Avivah LitanThere’s lots wrong and right about PCI but one of the wrong parts that infuriates me the most comes up often on the phone with companies that have received letters from their banks, telling them they must become PCI compliant by X date or else they will be fined.
Here’s the catch – each of these letters recommends they work with a specific QSA (Qualified Security Assessor) to get their PCI compliance underway. The bank letters don’t say anything to their customers about how to evaluate an assessor, or how to obtain their own PCI assessment training, or how to get up to speed on PCI, or how to prioritize their compliance efforts, or anything else that’s really useful. Just a letter telling them to work with one specific assessor and that’s it.
You have to wonder if this specific assessor is the one who figures out who to send the letters to, and if they draft the letters themselves on behalf of the bank.
The credit card industry needs to clean up its act. It needs to maintain independence from vendors and not recommend sole sourcing of assessors. It also needs to forbid assessors from selling remediation and security services. We learned the need to separate audits from remediation and operations the hard way during the Enron scandal. Why is it so hard for the credit card industry to apply those lessons to its own enforcement of PCI?
This type of conflict-of-interest activity should be stopped. At a minimum, companies who have to comply with PCI should never hire an assessor without evaluating a few of them, and should look for an assessor that is only providing audits – and not trying to sell the remediation and security services that will presumably make the company PCI-compliant.
It’s common sense.
John Pescatore and I wrote a note on this subject in August 2007 – more than three years ago, in case you want to check it out: “The Payment Card Industry Must Disentangle PCI Assessments From Remediation.” Obviously these common-sense arguments fall on deaf ears.

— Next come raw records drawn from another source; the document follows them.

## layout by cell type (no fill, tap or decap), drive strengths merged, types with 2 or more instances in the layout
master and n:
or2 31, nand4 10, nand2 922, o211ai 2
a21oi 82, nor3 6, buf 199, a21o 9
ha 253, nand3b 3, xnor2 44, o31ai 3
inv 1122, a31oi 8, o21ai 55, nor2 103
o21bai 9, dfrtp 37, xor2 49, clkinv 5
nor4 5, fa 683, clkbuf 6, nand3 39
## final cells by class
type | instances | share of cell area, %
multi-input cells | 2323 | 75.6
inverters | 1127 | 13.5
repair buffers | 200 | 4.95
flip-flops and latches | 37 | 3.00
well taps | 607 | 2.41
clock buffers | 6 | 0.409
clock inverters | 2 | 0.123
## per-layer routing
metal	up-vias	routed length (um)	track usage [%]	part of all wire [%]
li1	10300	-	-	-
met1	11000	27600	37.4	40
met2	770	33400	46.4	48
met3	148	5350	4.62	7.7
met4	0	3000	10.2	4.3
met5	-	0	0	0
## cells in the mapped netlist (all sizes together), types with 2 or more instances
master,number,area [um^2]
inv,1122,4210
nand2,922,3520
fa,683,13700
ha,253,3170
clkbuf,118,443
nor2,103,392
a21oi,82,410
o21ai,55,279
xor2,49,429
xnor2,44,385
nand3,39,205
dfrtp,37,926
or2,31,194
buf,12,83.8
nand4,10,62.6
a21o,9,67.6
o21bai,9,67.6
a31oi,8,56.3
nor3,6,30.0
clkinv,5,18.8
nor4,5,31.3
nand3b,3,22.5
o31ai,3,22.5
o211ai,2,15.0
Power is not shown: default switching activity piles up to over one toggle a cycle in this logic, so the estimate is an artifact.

Category: Uncategorized Tags: symposium
2 responses so far ↓
1 Mark Bower October 6, 2010 at 8:24 pm
Avivah,
I think you’ve raised a really important point that needs some additional consideration and guidance now. A few years ago there was a smaller population of organizations that could provide advice and assess a PCI compliant implementation – consequently it was harder to separate the assessors/advisor roles in solving hard deadline PCI challenges.
However, the PCI Council has done a great job in training up a large number of QSA’s to date – the presentations at the PCI Council event in Orlando attested to this success.
So now we have lots of choice – and there’s no excuse to not enforce the independence criteria which is so critical to the integrity of the program. This is particularly acute as there are clearly some firms who are not just reselling solutions, but providing their own services and technology and assessing at the same time, or establishing sister companies that are clearly vehicles for margin/kick backs on products and services – thats a road the industry should not go down. Those seeking assessor services should really look under the hood of the companies they are acquiring services from to avoid being victims of vested interests.
I look forward to additional guidance on this – its timely. PCI has overall be very successful to those that embrace it – we held an event recently on this topic with 26 executives from top global retailers – the positive aspects of PCI compliance resonated unanimously. It would be a shame to see this success marred by self interests of assessment firms. We’ve already learned the lesson from the auditor-advisor-provider disasters in the past – Enron and others. This should be easy to avoid again.
Regards,
Mark
2 Avivah Litan October 6, 2010 at 9:45 pm
Well said Mark. Thanks for the input.